GÜLÜN GÜZEL SÖZE DEĞİL SUYA İHTİYACI VAR
Riyakârlığın hakim olduğu bu çağda, riyakârlığın seline kapılan karakteristik yapıların en büyük kriteri, temel prensibi beğenilme ve takdir edilme arzusudur. Bu arzunun gerçekleşmesi için her türlü yola başvurmaktan geri durmayacağı kanıtlanmıştır.
İnsani bütün hassasiyetlerin hunharca çiğnendiği, yok sayıldığı, görmezden gelindiği bu handikap içinde insan büyük bir yok oluşa kendini sürüklemekten geri durmuyor.

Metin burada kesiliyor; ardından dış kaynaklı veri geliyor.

## src/rtl/direction_pointer_if.sv

```systemverilog
// Bin handshake between the direction binner (master) and the servo pointer (slave).
interface direction_pointer_if;
  logic       bin_valid_in;
  logic [4:0] bin_in;
  logic       bin_ready_out;

  modport master (output bin_valid_in, output bin_in, input bin_ready_out);
  modport slave  (input bin_valid_in, input bin_in, output bin_ready_out);
endinterface

```

## src/rtl/direction_pointer.sv

```systemverilog
// Converts accepted direction bins into a slew-limited hobby-servo PWM and
// holds the binner off (ready low) until the servo has reached the target.
module direction_pointer #(
  parameter int unsigned PWM_PERIOD_CYCLES = 1966080,
  parameter int unsigned PULSE_MIN_CYCLES  = 98304,
  parameter int unsigned PULSE_STEP_CYCLES = 6144,
  parameter int unsigned SLEW_CYCLES       = 12288
) (
  input  logic                       clk_in,
  input  logic                       rst_n_in,
  direction_pointer_if.slave         bin_if,
  output logic                       pwm_out,
  output logic [3:0]                 position_out,
  output logic                       moving_out
);

  localparam int CW = $clog2(PWM_PERIOD_CYCLES);

  localparam logic [0:0] READY = 1'b0;
  localparam logic [0:0] BUSY  = 1'b1;

  logic [0:0]    r_state;
  logic [CW-1:0] r_count;
  logic [CW-1:0] r_cur;
  logic [CW-1:0] r_target;
  logic [3:0]    r_target_bin;
  logic [3:0]    r_position;
  logic          r_ready;
  logic          r_moving;
  logic          r_pwm;

  logic          w_frame_end;
  logic          w_xfer;
  logic [CW-1:0] w_bin_target;
  logic          w_up;
  logic [CW-1:0] w_diff;
  logic [CW-1:0] w_next_width;

  assign w_frame_end  = (r_count == CW'(PWM_PERIOD_CYCLES - 1));
  assign w_xfer       = bin_if.bin_valid_in && r_ready && (r_state == READY);
  assign w_bin_target = CW'(PULSE_MIN_CYCLES) + CW'(bin_if.bin_in[3:0]) * CW'(PULSE_STEP_CYCLES);

  // Width for the next frame: snap to target when within one slew step,
  // otherwise move one full step toward it.
  always_comb begin
    // NOTE: every always_comb output gets a default first so no latch is inferred.
    w_up         = (r_target > r_cur);
    w_diff       = w_up ? (r_target - r_cur) : (r_cur - r_target);
    w_next_width = r_target;
    if (32'(w_diff) > SLEW_CYCLES) begin
      w_next_width = w_up ? (r_cur + CW'(SLEW_CYCLES)) : (r_cur - CW'(SLEW_CYCLES));
    end
  end

  always_ff @(posedge clk_in or negedge rst_n_in) begin
    if (!rst_n_in) begin
      r_state      <= READY;
      r_count      <= '0;
      r_cur        <= CW'(PULSE_MIN_CYCLES);
      r_target     <= CW'(PULSE_MIN_CYCLES);
      r_target_bin <= '0;
      r_position   <= '0;
      r_ready      <= 1'b0;
      r_moving     <= 1'b0;
      r_pwm        <= 1'b0;
    end else begin
      // NOTE: sequential state uses non-blocking assignments so every read sees pre-edge values.
      r_count <= w_frame_end ? '0 : r_count + CW'(1);
      r_pwm   <= (r_count < r_cur);

      case (r_state)
        READY: begin
          if (w_xfer && !bin_if.bin_in[4]) begin
            r_target     <= w_bin_target;
            r_target_bin <= bin_if.bin_in[3:0];
            r_state      <= BUSY;
            r_ready      <= 1'b0;
            r_moving     <= 1'b1;
          end else begin
            r_ready <= 1'b1;
          end
        end
        BUSY: begin
          // Width only changes at frame end so no frame carries a partial pulse.
          if (w_frame_end) begin
            r_cur <= w_next_width;
            if (w_next_width == r_target) begin
              r_state    <= READY;
              r_ready    <= 1'b1;
              r_moving   <= 1'b0;
              r_position <= r_target_bin;
            end
          end
        end
        default: r_state <= READY;
      endcase
    end
  end

  assign bin_if.bin_ready_out = r_ready;
  assign pwm_out              = r_pwm;
  assign position_out         = r_position;
  assign moving_out           = r_moving;

endmodule

```

## src/flat_wrapper.sv

```systemverilog
// flat-port wrapper written by rule: the top's interface ports become plain ports
module direction_pointer_flat 
#(
  parameter int unsigned PWM_PERIOD_CYCLES = 1966080,
  parameter int unsigned PULSE_MIN_CYCLES  = 98304,
  parameter int unsigned PULSE_STEP_CYCLES = 6144,
  parameter int unsigned SLEW_CYCLES       = 12288
)
  (clk_in, rst_n_in, pwm_out, position_out, moving_out, bin_if_bin_valid_in, bin_if_bin_in, bin_if_bin_ready_out);
  direction_pointer_if bin_if_i ();
  input  logic clk_in;
  input  logic rst_n_in;
  output logic pwm_out;
  output logic [3:0] position_out;
  output logic moving_out;
  input wire logic [$bits(bin_if_i.bin_valid_in)-1:0] bin_if_bin_valid_in;
  input wire logic [$bits(bin_if_i.bin_in)-1:0] bin_if_bin_in;
  output wire logic [$bits(bin_if_i.bin_ready_out)-1:0] bin_if_bin_ready_out;
  assign bin_if_i.bin_valid_in = bin_if_bin_valid_in;
  assign bin_if_i.bin_in = bin_if_bin_in;
  assign bin_if_bin_ready_out = bin_if_i.bin_ready_out;
  direction_pointer #(.PWM_PERIOD_CYCLES(PWM_PERIOD_CYCLES), .PULSE_MIN_CYCLES(PULSE_MIN_CYCLES), .PULSE_STEP_CYCLES(PULSE_STEP_CYCLES), .SLEW_CYCLES(SLEW_CYCLES)) u_core (.clk_in(clk_in), .rst_n_in(rst_n_in), .bin_if(bin_if_i), .pwm_out(pwm_out), .position_out(position_out), .moving_out(moving_out));
endmodule
```

## config.mk

```make
export PLATFORM = sky130hd
export DESIGN_NAME = direction_pointer_flat
export DESIGN_NICKNAME = d
export VERILOG_FILES = /design/src/rtl/direction_pointer_if.sv /design/src/rtl/direction_pointer.sv /design/src/flat_wrapper.sv
export SDC_FILE = /design/constraint.sdc
export NUM_CORES = 1
export LEC_CHECK = 0
export ABC_AREA = 1
export CAP_MARGIN = 10
export CORE_UTILIZATION = 30
export DETAILED_ROUTE_END_ITERATION = 6
export HOLD_SLACK_MARGIN = 0.08
export SYNTH_ARGS = -nofsm -noshare
export SYNTH_HDL_FRONTEND = slang
export SYNTH_SLANG_ARGS = --single-unit
```

## constraint.sdc

```tcl
create_clock -name clk_in -period 5 [get_ports clk_in]
set_input_delay 0.5 -clock clk_in [delete_from_list [all_inputs] [get_ports clk_in]]
set_output_delay 0.5 -clock clk_in [all_outputs]
set_load 0.03 [all_outputs]
```

# == Word level (Yosys, flattened, before mapping) ==
# Index checks and enable logic that the tools add are counted.
# word_totals
register_bits,75
elab_cells,50
output_inout_bits,7
# classes
n_mux,16
mul,1
addsub,6
n_reduce_logical,9
n_lt_le_gt_ge,3
n_eq_ne,5
bitwise_logic,1
# ops
cell,count
$mux 21,4
$sub 21x21->21,2
$add 21x1->21 const B,1
$add 21x14->21 const B,1
$eq 21x21->1,1
$eq 21x21->1 const B,1
$gt 21x14->1 const B,1
$gt 21x21->1,1
$lt 21x21->1,1
$sub 21x14->21 const B,1
$add 17x17->18 const A,1
$mux 1,9
$mul 4x2->6 const B,1
$ne 2x2->1 const B,3
$pmux 1 s2,3
$reduce_and 2->1,3
$reduce_and 3->1,2
$logic_and 1x1->1,3
$logic_not 1->1,1
$not 1->1,1

# == Longest topological paths before layout ==
# Gate-level depths: netlist of run 1.
# logic_depth
word_depth,8
depth_mapped,31

# == Least setup slack after synthesis of run 1 ==
# Ideal clock, no wire load.
# synth_path
path_kind,register to register
start,register u_core.r_target[15]
end,register u_core.r_position[0] (netlist: u_core.position_out[0])
n_path_buf,2
t_required_ns,4.879
setup_slack_ns,1.379
stages_incl_launch_ff,27
setup_time_ns,0.121
arrival_ns,3.500
period_less_slack_ns,3.621
path_cell_list,dfstp_2 -> inv_1 -> ha_1 -> buf_4 -> nand2_1 -> inv_2 -> nand2_1 -> nand2_1 -> a21boi_2 -> nand2_4 -> nand2_4 -> buf_6 -> ha_1 -> a21oi_1 -> nor2_1 -> a211oi_1 -> nand2_1 -> nand2_1 -> nand2_1 -> nand2_1 -> nand2_1 -> nor2_1 -> nor2_1 -> nor3_2 -> nand3_2 -> nand2_1 -> o21ai_1
# synth_between
elab_chain_cells,6
elab_cells_between_ends,9
classes_between,add/sub (2); order compare (2); eq/ne (1); mux (3); reduce/logical (1)
# synth_lines
item,line,text
start: declaration,direction_pointer.sv:25,logic [CW-1:0] r_target;
start signal: assignment,direction_pointer.sv:60,r_target <= CW'(PULSE_MIN_CYCLES);
start signal: assignment,direction_pointer.sv:74,r_target <= w_bin_target;
$sub 21x21->21 / $gt 21x21->1 (equally long branches),"direction_pointer.sv:48, direction_pointer.sv:47",
$mux 21,direction_pointer.sv:48,w_diff = w_up ? (r_target - r_cur) : (r_cur - r_target);
$gt 21x14->1,direction_pointer.sv:50,if (32'(w_diff) > SLEW_CYCLES) begin
$mux 21,direction_pointer.sv:50,
$eq 21x21->1 *,direction_pointer.sv:87,if (w_next_width == r_target) begin
$reduce_and 3->1 (no source line) *,n/a,
end signal: assignment,direction_pointer.sv:91,r_position <= r_target_bin;
end: declaration,direction_pointer.sv:27,logic [3:0] r_position;
# Every way passes the cells marked *; elsewhere a longest branch is shown, timed or not.
# A chain may end at the register's enable or synchronous reset.

# == Final worst setup path of run 1 ==
# Same ends and word-level chain as after synthesis.

==> run summary, run 1 <==
Layout cell share with drive strength beyond 1 - 0.0844
Post-place instance area - 5430 um2
GRT Residual Overflow - 0
Met2 usage - 0.258
Hold buffer count at CTS - 0
DRC viols - 0
Status - finished, final reports clean
Clock share of power - 0.563
Number of vias per cell - 4.79
Core ar. - 16500 um2
Reg clk slew, reported paths - 50 ps
Sink Count - 60
M3 GR Usage - 0.0342
Final Hold Vio Count - 0
Wirelength, routed - 13100 um
CP startpoint kind - flip-flop
Peak supply drop - 152 uV
Slowest CP cell - dfstp_2
Worst-Margin Slew - 785 ps
Max_slew headroom - 0.477
Worst Path Buf+Inv - 2
Psw - 244 uW
Setup repair after global routing missed its margin - no
Largest net degree at the start of global routing - 61
Area growth syn-to-layout - 13.6%
Arrival time at the worst endpoint - 4480 ps
Delay of the slowest critical-path stage - 540 ps
Reg2reg setup slack - 730 ps
Seq pwr share - 0.414
Met1 usage - 0.206
Reg2Reg Depth - 23
Remaining antenna violation count after routing - 0
Worst Setup SP - u_core.r_target[15]
Setup TNS - 0 ps
Final HPWL from detailed placement - 10300 um
Comb pwr share - 0.023
P_leak - 2.99 nW
Clock H-tree levels - 3
Sequential share of the synthesized area - 0.298
CTS tree - built
Clk_lat worst skew - 330 ps
Pwr Total - 1.17 mW
Max Slew Vio Count - 0
Crit-path max FO - 18
Sw Share - 0.208
N_diodes - 0
Kind of critical path - flip-flop to flip-flop
I/O pins - 15
Worst path depth - 23
Post_cts resized - 0
Initial drt markers - 294
Final setup viols - 0
Iteration count of the initial detailed-routing pass - 5
Syn Area/Cell - 6.88 um2
CP Cell Sequence - inv_1 -> ha_1 -> nand2_1 -> nor2_2 -> nand2_2 -> inv_2 -> nand4_4 -> nand2_4 -> ha_1 -> a21oi_1 -> nor2_1 -> a211oi_1 -> nand2_1 -> nand2_1 -> nand2_1 -> nand2_1 -> nand2_1 -> nor2_1 -> nor2_1 -> nor3_2 -> nand3_2 -> nand2_1 -> o21ai_1
Crit path max-delay family - simple AND/OR/NAND/NOR gates
Filler cells - 1726
Commonest non-fill, non-tap cell in the layout - nand2_1
Final design utilization - 0.348
Total track usage - 0.158
RePlAce Congestion - 0.916
Clock skew - 9.73 ps
Max Cap Viol - 0
Commonest non-fill, non-tap cells in the layout - 206 x nand2_1, 97 x inv_1, 75 x nor2_1
Endpoint class of the critical path - flip-flop
First-pass GRT wire length - 22000 um
Clock root cell - clkbuf_16
Most Crowded Layer GR - met2
Type of the worst min-delay path - primary input to async pin
CP Capture Point - u_core.position_out[0]
Vias in the first global route - 4435
Post-DR wirelength/cell - 13.4 um
Final period util - 0.853
Syn Inst Count - 735
Netlist Area Pre-Place - 5060 um2
Max Freq - 234 MHz
Port-buffer cells - 14
Reg-to-reg startpoint - u_core.r_target[15]
Syn_nets - 791
Power per cell area - 204 nW/um2
Number of CTS-inserted buffers - 9
Initial core utilization - 0.306
Row cnt - 47
Synthesized flop and latch total - 60
Minimum clock period - 4270 ps
Antenna violations before repair - 0
Die area - 17400 um2
Top cell by count, worst path - nand2_1
Post-CTS Setup Inserts - 0
Die width - 132 um
Cell variety after synth - 43
Die Span Y - 132 um
Largest buffer count on any clock path - 2
Final #Nets - 809
WP data required - 5220 ps
Vias - 4680
End of the worst register-to-register path - u_core.position_out[0]
P_int - 929 uW
Post-route cell area - 5750 um2
Ys Warns - 0
worst min path at each step:
stage	slack, ps	endpoint	from	cells past startpoint
2_1_floorplan	200	u_core.bin_if.bin_ready_out	rst_n_in	0
6_report	320	u_core.r_cur[1]	rst_n_in	2
5_1_grt	420	u_core.r_cur[1]	rst_n_in	2
3_5_place_dp	470	u_core.moving_out	u_core.moving_out	2
4_1_cts	370	u_core.r_cur[1]	rst_n_in	2
3_3_place_gp	470	u_core.moving_out	u_core.moving_out	2
synthesized netlist by cell type:
library cell | n | area [um2]
a211oi_1 | 3 | 22.5
a21boi_2 | 1 | 11.3
a21o_1 | 3 | 22.5
a21oi_1 | 33 | 165
a221oi_1 | 1 | 8.76
a2bb2oi_1 | 1 | 8.76
a31oi_1 | 1 | 6.26
and2_1 | 1 | 6.26
and3_1 | 1 | 6.26
buf_1 | 1 | 3.75
buf_2 | 3 | 15.0
buf_4 | 2 | 15.0
buf_6 | 2 | 22.5
clkbuf_1 | 3 | 11.3
dfrtp_1 | 56 | 1400
dfstp_2 | 4 | 105
fa_1 | 2 | 40.0
ha_1 | 46 | 576
inv_1 | 97 | 364
inv_2 | 9 | 33.8
nand2_1 | 206 | 773
nand2_2 | 6 | 37.5
nand2_4 | 2 | 22.5
nand3_1 | 46 | 230
nand3_2 | 1 | 10.0
nand3b_1 | 6 | 45.0
nand4_1 | 23 | 144
nand4_4 | 1 | 21.3
nor2_1 | 75 | 282
nor2_2 | 12 | 75.1
nor2_4 | 3 | 33.8
nor3_1 | 11 | 55.1
nor3_2 | 3 | 30.0
nor3b_1 | 1 | 7.51
nor4_1 | 3 | 18.8
o211ai_1 | 2 | 15.0
o21ai_0 | 34 | 170
o21ai_1 | 4 | 20.0
o221ai_1 | 1 | 8.76
o22ai_1 | 2 | 12.5
or2_2 | 1 | 6.26
xnor2_1 | 3 | 26.3
xor2_1 | 19 | 166
worst register-to-register path, stage by stage, from the launching register on:
cell and delay, ps:
dfstp_2 540, inv_1 90, ha_1 450, nand2_1 170, nor2_2 200, nand2_2 90, inv_2 80, nand4_4 150
nand2_4 260, ha_1 350, a21oi_1 250, nor2_1 60, a211oi_1 260, nand2_1 90, nand2_1 100, nand2_1 60
nand2_1 60, nand2_1 100, nor2_1 110, nor2_1 60, nor3_2 260, nand3_2 210, nand2_1 110, o21ai_1 60
final cells by class:
type | instances | area [um2] | area share
flip-flops and latches | 60 | 1510 | 0.262
inverters | 106 | 398 | 0.0693
clock buffers | 9 | 225 | 0.0392
multi-input cells | 558 | 3080 | 0.537
clock inverters | 7 | 91.3 | 0.0159
well taps | 220 | 275 | 0.0479
repair buffers | 18 | 165 | 0.0287
power by group through the flow:
stage | combinational [mW] | sequential [mW] | clock, mW
3_3_place_gp | 0.0281 | 0.494 | 0
3_5_place_dp | 0.0285 | 0.494 | 0
2_1_floorplan | 0.00870 | 0.495 | 0
6_report | 0.0271 | 0.486 | 0.661
4_1_cts | 0.0286 | 0.486 | 0.674
5_1_grt | 0.0321 | 0.486 | 0.698
cell families after synthesis:
| kind of cell | Yosys count | synth area share |
|---|---|---|
| simple gates | 402 | 0.357 |
| buf+inv | 117 | 0.0921 |
| compound gates | 86 | 0.0933 |
| flops | 60 | 0.298 |
| fa+ha+maj | 48 | 0.122 |
| xor+xnor | 22 | 0.0381 |
flip-flops by register name, summed over array words and instances, names as in the netlist:
signal	count
u_core.bin_if.bin_ready_out	1
u_core.pwm_out	1
u_core.moving_out	1
u_core.r_target_bin	4
u_core.r_state	1
u_core.r_count	21
u_core.r_target	6
u_core.r_cur	21
u_core.position_out	4
per-stage QoR:
step | std cells | hold slack, ps | worst slack (ps)
floorplan | 735 | 204 | 1380
finish | 978 | 325 | 735
global route | 978 | 416 | 295
detailed placement | 962 | 466 | 799
CTS | 978 | 372 | 776
global placement | 962 | 468 | 791
layer usage:
metal | share of wire | wire (um)
met5 | 0 | 0
met4 | 0.019 | 248
met2 | 0.46 | 6040
met3 | 0.049 | 644
met1 | 0.47 | 6140
No activity file was read; power rests on OpenSTA's default activity.
==> run 2: changes to the inputs <==
Settings changed: CORE_UTILIZATION 30 to 45.
==> run summary, run 2 (same netlist as run 1, synthesis figures left out) <==
Status - finished, final reports clean (unchanged)
End of the worst register-to-register path - u_core.position_out[0] (unchanged)
Max_slew headroom - 0.520 (was 0.477)
RePlAce Congestion - 0.959 (was 0.916)
First-pass GRT wire length - 22000 um (about the same)
DRC viols - 0 (unchanged)
Delay of the slowest critical-path stage - 550 ps (was 540 ps)
Initial core utilization - 0.464 (was 0.306)
Final #Nets - 810 (was 809)
Seq pwr share - 0.547 (was 0.414)
Kind of critical path - flip-flop to flip-flop (unchanged)
Comb pwr share - 0.032 (was 0.023)
WL met3 - 630 um (was 644 um)
Hold Path Depth - 1
Final Hold Vio Count - 0 (unchanged)
Wirelength, routed - 13200 um (was 13100 um)
Max Slew Vio Count - 0 (unchanged)
Reg clk slew, reported paths - 70 ps (was 50 ps)
Vias in the first global route - 4445 (was 4435)
Reg2reg setup slack - 670 ps (was 730 ps)
N_diodes - 0 (unchanged)
Worst-Margin Slew - 720 ps (was 785 ps)
Core ar. - 10900 um2 (was 16500 um2)
CP Cell Sequence - inv_1 -> ha_1 -> nand2_1 -> nor2_2 -> nand2_2 -> inv_2 -> nand4_4 -> nand2_4 -> ha_1 -> a21oi_1 -> nor2_1 -> a211oi_1 -> nand2_1 -> nand2_1 -> nand2_1 -> nand2_1 -> nand2_1 -> nor2_1 -> nor2_1 -> nor3_2 -> nand3_2 -> nand2_1 -> o21ai_1 (unchanged)
Min-delay src - u_core.r_count[0]
Post-DR wirelength/cell - 14.6 um (was 13.4 um)
GRT Residual Overflow - 0 (unchanged)
Psw - 212 uW (was 244 uW)
P_leak - 2.92 nW (was 2.99 nW)
Minimum clock period - 4330 ps (was 4270 ps)
Vias - 4756 (was 4680)
Die Span Y - 108 um (was 132 um)
Pwr Total - 887 uW (was 1.17 mW)
Total track usage - 0.245 (was 0.158)
Hold buffer count at CTS - 1 (was 0)
Area growth syn-to-layout - 8.79% (was 13.6%)
Top routing layer in use - met4 (unchanged)
Post_cts resized - 0 (unchanged)
Clk_lat worst skew - 350 ps (was 330 ps)
Reg2Reg Depth - 23 (unchanged)
I/O pins - 15 (unchanged)
Power per cell area - 161 nW/um2 (was 204 nW/um2)
CTS tree - built (unchanged)
Commonest non-fill, non-tap cell in the layout - nand2_1 (unchanged)
Port-buffer cells - 14 (unchanged)
Reg-to-reg startpoint - u_core.r_target[15] (unchanged)
Row cnt - 38 (was 47)
Max Freq - 231 MHz (was 234 MHz)
CP startpoint kind - flip-flop (unchanged)
M1 wire length - 6430 um (was 6140 um)
Clock skew - 11.3 ps (was 9.73 ps)
Final period util - 0.867 (was 0.853)
Metal2 WL - 5870 um (was 6040 um)
Number of CTS-inserted buffers - 9 (unchanged)
Initial drt markers - 347 (was 294)
Slowest CP cell - dfstp_2 (unchanged)
Setup TNS - 0 ps (unchanged)
WP data required - 5230 ps (was 5220 ps)
Clock H-tree levels - 3 (unchanged)
Crit-path max FO - 18 (unchanged)
Number of vias per cell - 5.29 (was 4.79)
Antenna violations before repair - 0 (unchanged)
Endpoint class of the critical path - flip-flop (unchanged)
P_int - 675 uW (was 929 uW)
Remaining antenna violation count after routing - 0 (unchanged)
Peak supply drop - 122 uV (was 152 uV)
Die area - 11700 um2 (was 17400 um2)
Biggest regs - u_core.r_count: 21 flops, u_core.r_cur: 21 flops, u_core.r_target: 6 flops (unchanged)
Sw Share - 0.239 (was 0.208)
Largest buffer count on any clock path - 2 (unchanged)
Max Cap Viol - 0 (unchanged)
Hold slack - 494 ps (was 325 ps)
Arrival time at the worst endpoint - 4560 ps (was 4480 ps)
Commonest non-fill, non-tap cells in the layout - 206 x nand2_1, 97 x inv_1, 75 x nor2_1 (unchanged)
Sink Count - 60 (unchanged)
Die width - 108 um (was 132 um)
Clock share of power - 0.421 (was 0.563)
WHS Endpoint - u_core.r_count[0]
Final HPWL from detailed placement - 10500 um (was 10300 um)
Iteration count of the initial detailed-routing pass - 5 (unchanged)
Final setup viols - 0 (unchanged)
Layout cell share with drive strength beyond 1 - 0.0804 (was 0.0844)
Post-CTS Setup Inserts - 0 (unchanged)
Filler cells - 1091 (was 1726)
Setup repair after global routing missed its margin - no (unchanged)
Largest net degree at the start of global routing - 57 (was 61)
Worst Setup SP - u_core.r_target[15] (unchanged)
Final design utilization - 0.505 (was 0.348)
Clock root cell - clkbuf_8 (was clkbuf_16)
Top cell by count, worst path - nand2_1 (unchanged)
Type of the worst min-delay path - flip-flop to flip-flop (was primary input to async pin)
run 2: cell count changes in the layout (fill, tap and decap cells not counted):
cell and delta:
bufinv_16 -2, clkinv_2 -1, dlygate4sd3_1 +1, clkbuf_16 -9
clkbuf_1 +3, clkbuf_8 +9
run 2: metal layers:
metal  up-vias  GRT usage
li1       2414          -
met2       131      0.385
met4         0     0.0734
met3        20     0.0338
met5         -          0
met1      2191      0.348
run 2: power by group through the flow:
stage	registers [mW]	clock network, mW	logic [mW]
final	0.485	0.374	0.0282
after global routing	0.485	0.405	0.0335
after CTS	0.485	0.386	0.0295
after detailed placement	0.494	0	0.0289
after global placement	0.494	0	0.0282
after floorplan	0.495	0	0.00870
run 2: worst max-delay path by stage:
stage	endpoint	slack (ps)	depth (start not counted)
final	u_core.position_out[0]	670	23
after global placement	u_core.position_out[0]	890	23
after CTS	u_core.position_out[0]	720	23
after global routing	u_core.position_out[2]	370	23
after floorplan	u_core.position_out[0]	1380	26
after detailed placement	u_core.position_out[2]	750	23
run 2: area by class of cell:
class	instances	area (um2)	area share
multi-input cells	558	3080	0.561
repair buffers	19	175	0.0318
clock buffers	12	135	0.0246
clock inverters	4	26.3	0.00478
flip-flops and latches	60	1510	0.274
inverters	106	398	0.0723
well taps	140	175	0.0318
run 2: critical path, delay by kind of cell (launching register included):
kind	cells	cell delay [ps]
AOI/OAI and AO/OA	3	570
adders and majority gates	2	810
buffers and inverters	2	170
DFF	1	550
and+or+nand+nor	16	2110
run 2: metrics by stage:
step	worst slack, ps	cells	instance area (um2)
final	666	899	5500
after global routing	366	899	5500
after CTS	718	899	5500
after detailed placement	751	882	5330
after global placement	888	882	5330
after floorplan	1380	735	5060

Var olabilmek, sesini duyurabilmek, gündemde görkemlice kalabilmek için kendi hassasiyetlerini yok sayacak kadar ileri gidebiliyor...
Erdemin, dürüstlüğün, niteliğin, içtenliğin; hikayelere, öykülere, şiirlere, yazılara mahkum edildiği bu çağda samimiyetten söz etmek zemheri kışta gül yetiştirmeye benzer...
Söylem ve eylem arasında büyük anlaşılmazlıklar, çatışmalar, derin uçurumlar meydana geliyorken nobran kişilikler hayat buluyor...
Davranışlara uğramayan, hale etki etmeyen söylemler ne yazık ki en güzel kelimelerle dile getirilebiliyor. Bu durum; susuzluktan boynu bükülmüş, yaprakları solmuş bir güle "Sen harika bir gülsün, muhteşem bir kokun var." demeye benzer. Oysa gülün güzel sözlere değil, suya ihtiyacı vardır.
Söylemler, icraata dönüşmediği müddetçe nitelikli halden, varoluştan söz etmek hayal ötesi bir şey olsa gerek...
Nitelikli bir varoluşun gerçekleşebilmesi için bilginin bilince, bilincin eylemde söz sahibi olması gerekir.
Aksi durum ağız yorgunluğundan, insanın kendini çiğnemesinden başka bir şey değildir.